Cualquier intento de aproximación a los resortes que movían el alma de Stanley Kubrick (1928-1999) no puede ser más que mera especulación. Entrevistas, declaraciones, conferencias de prensa, apariciones en programas de entretenimiento, fueron siempre ajenas al gran cineasta originario de Brooklyn y avecindado en Londres durante más de 30 años. Así, las posibles claves para descifrar a Kubrick están contenidas íntegramente en su cine, y algunas apuntan hacia una actitud muy personal respecto de la música.
En sus primeros largometrajes, Kubrick siguió una ruta musical más o menos convencional, trabajando con compositores como Gerald Fried, Alex North, Nelson Riddle y Laurie Johnson. Después, en 1968, asombró al mundo con esa obra maestra que es 2001: Odisea del espacio, que resultó al mismo tiempo una aventura audiovisual impresionante y una proposición intelectual de altos vuelos. Originalmente, Kubrick había encargado la partitura de 2001... al compositor Alex North, pero en las fases preliminares de edición utilizó como apoyo sonoro algunos trozos de música de concierto que había elegido como alternativa.
Durante ese proceso, Kubrick avanzó hacia la integración de un discurso musical muy complejo, de lecturas múltiples, y decidió finalmente quedarse con la música que había elegido, descartando la partitura de North. (Hace algunos años, el gran compositor cinematográfico Jerry Goldsmith rescató y grabó la composición original de Alex North para 2001: Odisea del espacio, que vale mucho la pena ser escuchada). Así, quienes nos hicimos cinéfilos en aquel tiempo quedamos totalmente fascinados por las inolvidables imágenes del estilizado ballet espacial acompañado por el Danubio azul, de Johann Strauss, y por la ominosa y poderosa presencia de la música de Gyrgy Ligeti que complementa algunos momentos especialmente dramáticos de la película. Pero, sin duda, el mayor impacto sonoro de 2001... está en la triple aparición de la introducción del poema sinfónico Así hablaba Zaratustra, de Richard Strauss, que gracias a Kubrick se convirtió en un sólido e improbable icono cultural.
El acierto del cineasta al utilizar este fragmento de Strauss en su filme fue doble: por una parte, en el nivel puramente sensorial, resulta que esa música y esas imágenes se complementan de manera perfecta y, por la otra, hay una compleja cadena lógica que une las disquisiciones sociales y religiosas de Zaratustra con el texto filosófico de Friedrich Nietzsche, con la historia original de Arthur C. Clarke, con el guión que Clarke y Kubrick escribieron, y con la película en su forma final. Basta recordar la cercana analogía que hay entre la forma tripartita de la película, que refleja tres etapas ascendentes del desarrollo del hombre, y el sencillo pero implacable motivo de tres notas ascendentes del Zaratustra, de Strauss, para calibrar el alcance del trabajo musical de Kubrick en esta cinta.
Después, en Naranja mecánica, Kubrick volvió a la música de concierto, esta vez para utilizarla a manera de sarcástico contrapunto a sus imágenes y su historia.

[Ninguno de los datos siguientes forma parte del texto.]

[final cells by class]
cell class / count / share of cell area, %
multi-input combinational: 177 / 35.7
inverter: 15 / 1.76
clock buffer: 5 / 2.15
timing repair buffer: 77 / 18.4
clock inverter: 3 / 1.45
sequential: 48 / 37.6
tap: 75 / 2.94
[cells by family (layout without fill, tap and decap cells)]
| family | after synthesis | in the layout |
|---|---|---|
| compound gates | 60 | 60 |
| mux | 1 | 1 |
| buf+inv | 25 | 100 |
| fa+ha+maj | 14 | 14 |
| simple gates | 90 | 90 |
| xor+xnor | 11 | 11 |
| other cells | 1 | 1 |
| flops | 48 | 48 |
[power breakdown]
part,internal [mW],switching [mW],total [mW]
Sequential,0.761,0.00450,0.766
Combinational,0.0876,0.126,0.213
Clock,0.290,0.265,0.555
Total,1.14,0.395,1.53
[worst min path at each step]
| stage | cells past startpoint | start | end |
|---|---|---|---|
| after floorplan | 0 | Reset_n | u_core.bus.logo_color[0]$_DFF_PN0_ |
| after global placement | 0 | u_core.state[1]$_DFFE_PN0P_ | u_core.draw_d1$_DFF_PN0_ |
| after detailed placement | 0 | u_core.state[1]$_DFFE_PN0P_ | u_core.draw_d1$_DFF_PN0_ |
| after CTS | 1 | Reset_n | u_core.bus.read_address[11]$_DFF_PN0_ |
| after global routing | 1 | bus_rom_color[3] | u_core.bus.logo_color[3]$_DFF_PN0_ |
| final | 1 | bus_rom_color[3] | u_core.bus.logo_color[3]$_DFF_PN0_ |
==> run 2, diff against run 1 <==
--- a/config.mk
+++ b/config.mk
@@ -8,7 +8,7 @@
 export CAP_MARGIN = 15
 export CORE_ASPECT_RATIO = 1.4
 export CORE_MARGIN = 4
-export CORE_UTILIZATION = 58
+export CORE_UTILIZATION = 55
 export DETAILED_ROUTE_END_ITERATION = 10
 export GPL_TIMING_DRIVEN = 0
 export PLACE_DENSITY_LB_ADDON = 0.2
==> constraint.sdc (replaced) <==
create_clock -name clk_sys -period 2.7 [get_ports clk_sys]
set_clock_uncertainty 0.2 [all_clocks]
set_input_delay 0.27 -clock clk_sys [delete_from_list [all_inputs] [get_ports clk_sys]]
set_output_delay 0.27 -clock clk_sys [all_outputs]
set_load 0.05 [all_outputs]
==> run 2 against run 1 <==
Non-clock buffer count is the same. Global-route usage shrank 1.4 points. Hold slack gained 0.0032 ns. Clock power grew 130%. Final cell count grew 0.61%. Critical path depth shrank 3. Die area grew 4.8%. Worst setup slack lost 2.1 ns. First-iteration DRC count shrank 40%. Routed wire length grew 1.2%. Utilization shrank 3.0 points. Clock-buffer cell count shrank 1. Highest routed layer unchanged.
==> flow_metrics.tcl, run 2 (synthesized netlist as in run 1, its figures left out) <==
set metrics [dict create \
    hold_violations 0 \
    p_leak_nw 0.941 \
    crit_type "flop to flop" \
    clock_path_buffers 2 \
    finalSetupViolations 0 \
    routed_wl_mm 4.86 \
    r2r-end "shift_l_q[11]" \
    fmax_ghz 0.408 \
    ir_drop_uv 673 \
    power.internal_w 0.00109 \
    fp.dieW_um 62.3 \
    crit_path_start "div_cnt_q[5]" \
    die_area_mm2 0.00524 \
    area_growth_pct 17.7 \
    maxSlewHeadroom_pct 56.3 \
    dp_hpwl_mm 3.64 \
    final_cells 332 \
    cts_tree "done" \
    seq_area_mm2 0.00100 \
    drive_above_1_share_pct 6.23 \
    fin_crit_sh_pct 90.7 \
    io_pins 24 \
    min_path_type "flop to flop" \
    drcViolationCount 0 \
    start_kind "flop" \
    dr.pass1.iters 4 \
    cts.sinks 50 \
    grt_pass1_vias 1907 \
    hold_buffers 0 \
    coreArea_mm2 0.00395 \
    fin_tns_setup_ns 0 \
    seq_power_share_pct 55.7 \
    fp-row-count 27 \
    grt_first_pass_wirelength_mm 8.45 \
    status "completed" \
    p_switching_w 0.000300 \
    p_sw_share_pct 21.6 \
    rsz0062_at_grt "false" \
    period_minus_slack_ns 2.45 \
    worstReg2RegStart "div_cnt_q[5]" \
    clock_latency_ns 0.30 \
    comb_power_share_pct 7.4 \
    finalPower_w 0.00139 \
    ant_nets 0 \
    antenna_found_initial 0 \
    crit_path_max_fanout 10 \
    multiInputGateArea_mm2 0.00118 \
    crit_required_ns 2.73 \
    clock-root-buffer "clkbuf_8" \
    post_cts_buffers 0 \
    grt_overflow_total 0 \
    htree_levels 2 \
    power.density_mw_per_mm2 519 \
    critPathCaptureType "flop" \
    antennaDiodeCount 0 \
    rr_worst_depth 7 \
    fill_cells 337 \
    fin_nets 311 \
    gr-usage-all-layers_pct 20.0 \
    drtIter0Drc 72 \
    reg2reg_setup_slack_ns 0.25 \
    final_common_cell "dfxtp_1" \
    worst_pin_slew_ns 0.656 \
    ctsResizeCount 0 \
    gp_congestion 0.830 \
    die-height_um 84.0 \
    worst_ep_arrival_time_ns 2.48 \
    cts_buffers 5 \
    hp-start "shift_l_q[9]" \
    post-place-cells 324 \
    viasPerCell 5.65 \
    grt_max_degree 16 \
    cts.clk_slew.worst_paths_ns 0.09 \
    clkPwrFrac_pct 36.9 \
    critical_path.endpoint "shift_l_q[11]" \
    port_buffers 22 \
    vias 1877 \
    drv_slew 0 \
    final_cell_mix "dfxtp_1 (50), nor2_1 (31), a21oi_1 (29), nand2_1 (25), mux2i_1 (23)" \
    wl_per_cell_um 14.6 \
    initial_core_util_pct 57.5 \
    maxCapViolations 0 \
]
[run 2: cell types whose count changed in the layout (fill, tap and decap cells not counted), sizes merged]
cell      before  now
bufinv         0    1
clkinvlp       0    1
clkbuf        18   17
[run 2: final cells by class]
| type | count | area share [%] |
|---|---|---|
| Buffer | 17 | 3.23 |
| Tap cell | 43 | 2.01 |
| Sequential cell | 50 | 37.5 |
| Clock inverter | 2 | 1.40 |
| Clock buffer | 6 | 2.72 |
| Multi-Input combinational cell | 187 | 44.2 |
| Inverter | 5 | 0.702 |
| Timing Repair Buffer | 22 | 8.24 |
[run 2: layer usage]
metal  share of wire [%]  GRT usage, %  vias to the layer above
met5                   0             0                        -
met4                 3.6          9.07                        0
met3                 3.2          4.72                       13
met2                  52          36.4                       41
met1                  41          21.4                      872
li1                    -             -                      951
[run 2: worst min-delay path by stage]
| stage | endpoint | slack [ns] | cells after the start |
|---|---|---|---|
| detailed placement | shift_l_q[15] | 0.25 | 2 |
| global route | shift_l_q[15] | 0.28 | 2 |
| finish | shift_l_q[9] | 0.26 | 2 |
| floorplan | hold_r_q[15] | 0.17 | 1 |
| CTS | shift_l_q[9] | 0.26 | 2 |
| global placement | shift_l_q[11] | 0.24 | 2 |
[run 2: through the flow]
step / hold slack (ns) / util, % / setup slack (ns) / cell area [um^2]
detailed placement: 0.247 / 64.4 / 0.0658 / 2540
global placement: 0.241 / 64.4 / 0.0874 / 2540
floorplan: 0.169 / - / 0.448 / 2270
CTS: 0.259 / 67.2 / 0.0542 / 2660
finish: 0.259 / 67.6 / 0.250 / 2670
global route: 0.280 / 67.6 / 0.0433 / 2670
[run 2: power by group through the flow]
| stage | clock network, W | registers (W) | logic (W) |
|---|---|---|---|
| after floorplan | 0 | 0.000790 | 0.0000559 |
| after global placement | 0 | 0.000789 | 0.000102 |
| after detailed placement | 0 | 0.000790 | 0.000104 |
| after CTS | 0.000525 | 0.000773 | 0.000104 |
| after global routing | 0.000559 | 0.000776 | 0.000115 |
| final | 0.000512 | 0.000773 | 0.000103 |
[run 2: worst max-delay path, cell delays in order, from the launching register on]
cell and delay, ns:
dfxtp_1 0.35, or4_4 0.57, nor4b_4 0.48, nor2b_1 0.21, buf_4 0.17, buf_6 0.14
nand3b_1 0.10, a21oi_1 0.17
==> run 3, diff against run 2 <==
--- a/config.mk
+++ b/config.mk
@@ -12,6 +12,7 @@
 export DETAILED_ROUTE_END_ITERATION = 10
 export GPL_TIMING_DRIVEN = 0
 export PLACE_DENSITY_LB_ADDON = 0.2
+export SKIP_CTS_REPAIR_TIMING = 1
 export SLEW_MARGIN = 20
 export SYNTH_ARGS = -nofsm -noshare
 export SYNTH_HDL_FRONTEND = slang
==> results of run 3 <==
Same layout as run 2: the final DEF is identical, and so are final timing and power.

Beethoven, Rossini, Elgar, Rimski-Korsakov y Purcell fueron acompañados aquí por algunas piezas populares, especialmente el tema de Cantando bajo la lluvia, para acompañar las amorales aventuras de Alex y sus droogs, reflejadas cabalmente en la amoralidad del mundo en el que viven.
Para crear la pista musical de Barry Lyndon (1975), Kubrick hizo gala de ese carácter obsesivo y perfeccionista que fue su sello inconfundible. Se hizo llevar a su casa en las afueras de Londres cuanta grabación de música del siglo XVIII existía y después de inumerables horas de exhaustiva audición, eligió una combinación de piezas de época en la que, de nuevo, destaca su peculiar intuición en los asuntos musicales. Si bien Schubert y Vivaldi no son precisamente almas gemelas, su música convive exitosamente en Barry... gracias al infalible oído de Kubrick y a su sentido para combinar sonoridades y estilos que tienen puntos de contacto más allá de las cronologías estrictas.
En El resplandor (1980), el cineasta utilizó inteligentemente trozos diversos de la música de Bartók y Penderecki para comentar la locura de su protagonista y el horror de sus actos y alucinaciones.
Stanley Kubrick no fue, ni mucho menos, el primer cineasta en utilizar la música de concierto en sus filmes. Fue, sin embargo, un gran director, riguroso, obsesivo y perfeccionista, para quien el discurso musical se convirtió en una línea argumental tan compleja e importante como el guión mismo. Mediante su cine, se abrieron los ojos y los oídos de muchos de nosotros. Gracias, señor Kubrick.